## What you should do
The records sit below. Return every line in them that holds the word "state".
Start of Data for the task
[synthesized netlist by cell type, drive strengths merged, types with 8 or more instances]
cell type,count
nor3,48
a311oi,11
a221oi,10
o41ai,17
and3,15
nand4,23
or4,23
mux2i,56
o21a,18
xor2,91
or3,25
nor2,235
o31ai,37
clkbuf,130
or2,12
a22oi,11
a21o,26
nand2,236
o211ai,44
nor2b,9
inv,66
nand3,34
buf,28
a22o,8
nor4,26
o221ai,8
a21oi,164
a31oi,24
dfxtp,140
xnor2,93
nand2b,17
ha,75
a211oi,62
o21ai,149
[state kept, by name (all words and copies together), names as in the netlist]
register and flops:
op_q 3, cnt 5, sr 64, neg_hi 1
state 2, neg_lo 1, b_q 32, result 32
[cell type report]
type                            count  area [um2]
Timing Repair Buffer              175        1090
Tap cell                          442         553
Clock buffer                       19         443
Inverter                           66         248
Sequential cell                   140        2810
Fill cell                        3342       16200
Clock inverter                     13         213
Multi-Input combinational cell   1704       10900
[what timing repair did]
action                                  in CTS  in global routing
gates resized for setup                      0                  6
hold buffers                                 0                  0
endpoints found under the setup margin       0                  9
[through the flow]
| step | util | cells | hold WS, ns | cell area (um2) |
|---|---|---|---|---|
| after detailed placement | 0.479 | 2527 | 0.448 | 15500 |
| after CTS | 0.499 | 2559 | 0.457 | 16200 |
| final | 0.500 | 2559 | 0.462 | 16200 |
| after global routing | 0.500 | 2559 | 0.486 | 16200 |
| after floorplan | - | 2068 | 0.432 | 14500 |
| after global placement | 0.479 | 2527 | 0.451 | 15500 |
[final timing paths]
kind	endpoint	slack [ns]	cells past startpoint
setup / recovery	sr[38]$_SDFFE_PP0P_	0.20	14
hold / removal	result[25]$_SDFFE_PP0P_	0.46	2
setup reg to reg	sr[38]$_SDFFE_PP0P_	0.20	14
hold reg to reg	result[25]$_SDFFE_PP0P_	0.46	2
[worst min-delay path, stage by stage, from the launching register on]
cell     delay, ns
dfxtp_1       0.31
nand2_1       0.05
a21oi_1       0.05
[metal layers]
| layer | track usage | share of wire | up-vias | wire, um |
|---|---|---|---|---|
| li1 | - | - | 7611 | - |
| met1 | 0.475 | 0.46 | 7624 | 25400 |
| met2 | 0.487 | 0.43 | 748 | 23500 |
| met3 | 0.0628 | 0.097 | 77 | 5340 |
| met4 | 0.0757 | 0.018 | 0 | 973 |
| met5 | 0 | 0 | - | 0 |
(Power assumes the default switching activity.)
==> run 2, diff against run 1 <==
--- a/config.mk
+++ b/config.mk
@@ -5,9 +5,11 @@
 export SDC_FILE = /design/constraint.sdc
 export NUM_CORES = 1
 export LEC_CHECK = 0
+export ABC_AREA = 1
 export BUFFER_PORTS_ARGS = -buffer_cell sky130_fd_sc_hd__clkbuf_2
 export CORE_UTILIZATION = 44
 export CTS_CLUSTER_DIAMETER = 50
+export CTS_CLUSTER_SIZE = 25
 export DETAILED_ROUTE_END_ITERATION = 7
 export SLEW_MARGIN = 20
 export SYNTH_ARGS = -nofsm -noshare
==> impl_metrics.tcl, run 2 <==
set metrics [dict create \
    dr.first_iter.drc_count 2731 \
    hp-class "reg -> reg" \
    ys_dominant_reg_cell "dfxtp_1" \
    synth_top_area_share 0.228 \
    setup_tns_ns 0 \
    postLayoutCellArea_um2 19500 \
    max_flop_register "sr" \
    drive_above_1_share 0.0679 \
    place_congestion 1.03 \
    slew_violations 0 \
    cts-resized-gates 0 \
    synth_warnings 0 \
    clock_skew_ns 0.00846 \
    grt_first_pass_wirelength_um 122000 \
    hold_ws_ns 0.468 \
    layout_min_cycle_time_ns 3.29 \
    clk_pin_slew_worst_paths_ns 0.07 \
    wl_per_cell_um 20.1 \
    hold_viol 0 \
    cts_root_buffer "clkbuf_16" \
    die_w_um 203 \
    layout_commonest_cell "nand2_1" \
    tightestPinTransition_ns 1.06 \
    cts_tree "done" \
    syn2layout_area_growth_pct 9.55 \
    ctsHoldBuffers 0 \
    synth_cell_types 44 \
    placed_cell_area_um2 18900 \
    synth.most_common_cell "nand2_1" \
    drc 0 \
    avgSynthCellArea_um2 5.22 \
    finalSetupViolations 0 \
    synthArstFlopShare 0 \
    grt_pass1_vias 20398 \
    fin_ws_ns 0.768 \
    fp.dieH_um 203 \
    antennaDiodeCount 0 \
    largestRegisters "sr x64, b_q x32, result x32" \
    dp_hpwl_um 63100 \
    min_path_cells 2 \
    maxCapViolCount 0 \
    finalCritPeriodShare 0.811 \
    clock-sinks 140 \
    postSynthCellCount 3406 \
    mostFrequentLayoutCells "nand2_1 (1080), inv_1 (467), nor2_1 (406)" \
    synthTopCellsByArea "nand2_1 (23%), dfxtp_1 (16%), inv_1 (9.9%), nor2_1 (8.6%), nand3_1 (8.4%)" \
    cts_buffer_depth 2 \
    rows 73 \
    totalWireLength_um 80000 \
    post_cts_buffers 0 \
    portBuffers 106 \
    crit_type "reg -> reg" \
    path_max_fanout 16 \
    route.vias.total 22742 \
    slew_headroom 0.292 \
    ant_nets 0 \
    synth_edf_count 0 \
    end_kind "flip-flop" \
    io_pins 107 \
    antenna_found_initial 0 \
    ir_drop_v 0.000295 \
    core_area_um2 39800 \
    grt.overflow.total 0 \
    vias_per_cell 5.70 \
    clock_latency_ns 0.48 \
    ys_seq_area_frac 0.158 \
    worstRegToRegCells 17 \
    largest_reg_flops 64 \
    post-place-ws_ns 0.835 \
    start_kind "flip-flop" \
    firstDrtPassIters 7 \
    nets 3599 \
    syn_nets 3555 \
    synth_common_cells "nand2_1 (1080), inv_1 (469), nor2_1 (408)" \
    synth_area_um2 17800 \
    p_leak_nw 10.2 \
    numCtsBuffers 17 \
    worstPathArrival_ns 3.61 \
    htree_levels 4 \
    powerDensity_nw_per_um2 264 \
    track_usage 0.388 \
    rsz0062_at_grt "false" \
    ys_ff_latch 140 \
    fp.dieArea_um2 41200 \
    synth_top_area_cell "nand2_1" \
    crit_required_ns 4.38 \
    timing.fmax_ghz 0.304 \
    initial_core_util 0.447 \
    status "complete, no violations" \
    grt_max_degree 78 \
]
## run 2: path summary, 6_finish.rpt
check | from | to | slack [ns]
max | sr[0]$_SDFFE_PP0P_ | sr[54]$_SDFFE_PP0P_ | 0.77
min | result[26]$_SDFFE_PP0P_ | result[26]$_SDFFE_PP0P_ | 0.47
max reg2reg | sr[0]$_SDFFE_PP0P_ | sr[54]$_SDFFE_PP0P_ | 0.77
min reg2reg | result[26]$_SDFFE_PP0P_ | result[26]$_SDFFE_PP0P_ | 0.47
[src/rtl/pipe_shifter.sv]
// Pipelined barrel shifter: SLL/SRL/SRA/ROL/ROR on a WIDTH-bit operand, with the
// log2(WIDTH) mux levels split across STAGES registered stages behind valid/ready.
module pipe_shifter #(
   parameter int WIDTH  = 32,
   parameter int STAGES = 2,
   parameter int TAGW   = 5,
   localparam int SHW   = $clog2(WIDTH)
) (
   input  logic             clock,
   input  logic             reset_n,
   input  logic             flush,
   input  logic             in_valid,
   output logic             in_ready,
   input  logic [WIDTH-1:0] data,
   input  logic [SHW-1:0]   shift,
   input  logic [2:0]       op,
   input  logic [TAGW-1:0]  tag_in,
   output logic             out_valid,
   input  logic             out_ready,
   output logic [WIDTH-1:0] result,
   output logic             zero,
   output logic [TAGW-1:0]  tag_out
);

   localparam logic [2:0] OP_SLL = 3'b000;
   localparam logic [2:0] OP_SRL = 3'b001;
   localparam logic [2:0] OP_SRA = 3'b010;
   localparam logic [2:0] OP_ROL = 3'b011;
   localparam logic [2:0] OP_ROR = 3'b100;

   // Index of the first mux level owned by stage s; the first SHW mod STAGES
   // stages each take one extra level. level_first(STAGES) == SHW.
   function automatic int level_first(input int s);
      int base;
      int extra;
      base  = SHW / STAGES;
      extra = SHW % STAGES;
      return s * base + ((s < extra) ? s : extra);
   endfunction

   // Applies mux levels [first, last) to x. Level j shifts by 2^(SHW-1-j) and is
   // selected by shift bit SHW-1-j. SRA refills from the original sign bit.
   function automatic logic [WIDTH-1:0] shift_levels(
      input logic [WIDTH-1:0] x,
      input logic [SHW-1:0]   sh,
      input logic [2:0]       kind,
      input logic             sign,
      input int               first,
      input int               last
   );
      logic [WIDTH-1:0] acc;
      logic [SHW-1:0]   sel;
      int               amt;
      acc = x;
      for (int j = 0; j < SHW; j++) begin
         amt = 1 << (SHW - 1 - j);
         sel = sh >> (SHW - 1 - j);
         if (j >= first && j < last && sel[0]) begin
            case (kind)
               OP_SLL:  acc = acc << amt;
               OP_SRL:  acc = acc >> amt;
               OP_SRA:  acc = (acc >> amt) | ({WIDTH{sign}} << (WIDTH - amt));
               OP_ROL:  acc = (acc << amt) | (acc >> (WIDTH - amt));
               OP_ROR:  acc = (acc >> amt) | (acc << (WIDTH - amt));
               default: acc = acc;
            endcase
         end
      end
      return acc;
   endfunction

   logic             valid_q [STAGES];
   logic             valid_d [STAGES];
   logic [WIDTH-1:0] data_q  [STAGES];
   logic [WIDTH-1:0] data_d  [STAGES];
   logic [SHW-1:0]   shift_q [STAGES];
   logic [SHW-1:0]   shift_d [STAGES];
   logic [2:0]       op_q    [STAGES];
   logic [2:0]       op_d    [STAGES];
   logic             sign_q  [STAGES];
   logic             sign_d  [STAGES];
   logic [TAGW-1:0]  tag_q   [STAGES];
   logic [TAGW-1:0]  tag_d   [STAGES];

   logic [STAGES:0]  ready_c;
   logic             in_ready_c;

   // Ready ripples back from the consumer; each stage then either loads from
   // its upstream neighbour (possibly a bubble), holds, or is cleared by flush.
   always_comb begin
      logic             src_valid;
      logic [WIDTH-1:0] src_data;
      logic [SHW-1:0]   src_shift;
      logic [2:0]       src_op;
      logic             src_sign;
      logic [TAGW-1:0]  src_tag;

      ready_c[STAGES] = out_ready;
      for (int s = STAGES - 1; s >= 0; s--) begin
         ready_c[s] = !valid_q[s] || ready_c[s + 1];
      end
      in_ready_c = ready_c[0] && !flush;

      valid_d = valid_q;
      data_d  = data_q;
      shift_d = shift_q;
      op_d    = op_q;
      sign_d  = sign_q;
      tag_d   = tag_q;

      for (int s = 0; s < STAGES; s++) begin
         if (s == 0) begin
            src_valid = in_valid && in_ready_c;
            src_data  = data;
            src_shift = shift;
            src_op    = op;
            src_sign  = data[WIDTH-1];
            src_tag   = tag_in;
         end else begin
            src_valid = valid_q[s - 1];
            src_data  = data_q[s - 1];
            src_shift = shift_q[s - 1];
            src_op    = op_q[s - 1];
            src_sign  = sign_q[s - 1];
            src_tag   = tag_q[s - 1];
         end

         if (flush) begin
            valid_d[s] = 1'b0;
         end else if (ready_c[s]) begin
            valid_d[s] = src_valid;
            if (src_valid) begin
               data_d[s]  = shift_levels(src_data, src_shift, src_op, src_sign,
                                         level_first(s), level_first(s + 1));
               shift_d[s] = src_shift;
               op_d[s]    = src_op;
               sign_d[s]  = src_sign;
               tag_d[s]   = src_tag;
            end
         end
      end
   end

   always_ff @(posedge clock or negedge reset_n) begin
      if (!reset_n) begin
         for (int s = 0; s < STAGES; s++) begin
            valid_q[s] <= 1'b0;
            data_q[s]  <= '0;
            shift_q[s] <= '0;
            op_q[s]    <= '0;
            sign_q[s]  <= 1'b0;
            tag_q[s]   <= '0;
         end
      end else begin
         valid_q <= valid_d;
         data_q  <= data_d;
         shift_q <= shift_d;
         op_q    <= op_d;
         sign_q  <= sign_d;
         tag_q   <= tag_d;
      end
   end

   // zero is qualified by out_valid so that it reads 0 straight out of reset.
   assign in_ready  = in_ready_c;
   assign out_valid = valid_q[STAGES-1];
   assign result    = data_q[STAGES-1];
   assign tag_out   = tag_q[STAGES-1];
   assign zero      = valid_q[STAGES-1] && (data_q[STAGES-1] == '0);

endmodule

[config.mk]
export PLATFORM = sky130hd
export DESIGN_NAME = pipe_shifter
export DESIGN_NICKNAME = d
export VERILOG_FILES = /design/src/rtl/pipe_shifter.sv
export SDC_FILE = /design/constraint.sdc
export NUM_CORES = 1
export LEC_CHECK = 0
export ABC_AREA = 1
export BUFFER_PORTS_ARGS = -buffer_cell sky130_fd_sc_hd__buf_2
export CORE_MARGIN = 4
export CORE_UTILIZATION = 54
export CTS_CLUSTER_DIAMETER = 50
export DETAILED_ROUTE_END_ITERATION = 6
export PLACE_DENSITY_LB_ADDON = 0.12
export RECOVER_POWER = 50
export REMOVE_ABC_BUFFERS = 1
export SKIP_CTS_REPAIR_TIMING = 1
export SLEW_MARGIN = 20
export SYNTH_ARGS = -nofsm -noshare
export SYNTH_HDL_FRONTEND = slang
export SYNTH_SLANG_ARGS = --single-unit
[constraint.sdc]
create_clock -name clock -period 1.57 [get_ports clock]
set_input_delay 0.157 -clock clock [delete_from_list [all_inputs] [get_ports clock]]
set_output_delay 0.157 -clock clock [all_outputs]
set_load 0.01 [all_outputs]
* Yosys cells after proc, flatten, opt, wreduce, memory -nomap -nowiden *
Cells that the tools add are included.

operators by class
  equality and inequality tests = 8
  mux-type cells = 23
  bitwise operators = 15
  reductions and logical operators = 16

operators by type and width
  kind                                           count
  one-hot mux 32 bit (5 select lines)            4
  two-way mux 32 bit                             14
  one-hot mux 32 bit (4 select lines)            1
  OR 16 x 32 -> 32 bit                           2
  OR 24 x 32 -> 32 bit                           2
  OR 28 x 32 -> 32 bit                           2
  OR 30 x 32 -> 32 bit                           2
  OR 31 x 32 -> 32 bit                           2
  zero test 32 bit                               1
  OR 32 x 1 -> 32 bit                            1
  OR 32 x 2 -> 32 bit                            1
  OR 32 x 4 -> 32 bit                            1
  OR 32 x 8 -> 32 bit                            1
  == test 3 x 2 -> 1 bit, second input constant  4
  == test 3 x 1 -> 1 bit, second input constant  2
  == test 3 bit, second input constant           2
  zero test 3 bit                                2
  AND reduction 3 bit                            2
  two-way mux 1 bit                              4
  nonzero test 2 bit                             2
  logical AND 1 bit                              3
  zero test 1 bit                                3
  logical OR 1 bit                               2
  OR reduction 2 bit                             1
  inverter 1 bit                                 1

storage, ports and cells
  bits in registers = 82
  input port bits = 50
  word-level logic and storage cells = 71

* Longest topological paths before layout *
Gate-level depths: netlist (run 1).

  depth after elaboration = 17
  mapped depth = 13
  gate-level depth less buffers = 12

* Least setup slack after synthesis (run 1) *
No wires, ideal clock.

  kind = register -> register
  start = register op_q[4] (netlist name)
  end = register data_q, in the netlist result[27]
  arrival = 1.557 ns
  required time = 1.447 ns
  path slack = -0.110 ns
  stages on the path, launching flop included = 10
  path buffers = 1
  clock period less this slack = 1.680 ns
  cells stage by stage = dfrtp_1 o21ai_2 nand2_1 inv_1 buf_2 o211ai_1 o21ai_0 o21ai_0 o21ai_0 nand2_1

between the ends
  cells in the longest elaborated chain, start to end = 9

ends and longest elaborated chain
  what                                                line  RTL
  start: declaration                                  78    logic [2:0] op_q [STAGES];
  start signal: assignment                            158   op_q <= op_d;
  == test 3 bit, or another cell as far along         59    case (kind)
  one-hot mux 32 bit (5 select lines)                 59
  two-way mux 32 bit                                  58    if (j >= first && j < last && sel[0]) begin
  two-way mux 32 bit                                  132   if (src_valid) begin
  two-way mux 32 bit                                  130   end else if (ready_c[s]) begin
  two-way mux 32 bit                                  128   if (flush) begin
  OR 31 x 32 -> 32 bit, or another cell as far along  64    OP_ROR: acc = (acc >> amt) | (acc << (WIDTH - amt));
  one-hot mux 32 bit (5 select lines)                 59
  two-way mux 32 bit *                                58
  end signal: assignment                              156   data_q <= data_d;
  end: declaration                                    74    logic [WIDTH-1:0] data_q [STAGES];

Every way passes the cells marked *; elsewhere a longest branch is shown, timed or not. The select of a mux whose other input is x is not followed.
A chain may end at the register's enable or synchronous reset.

* Worst setup path after layout (run 1) *
  start = register op_q[3] (netlist name)
  end = register data_q, in the netlist result[28]

Same word-level chain as after synthesis.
End of Data for the task
## Task answer
[state kept, by name (all words and copies together), names as in the netlist]
state 2, neg_lo 1, b_q 32, result 32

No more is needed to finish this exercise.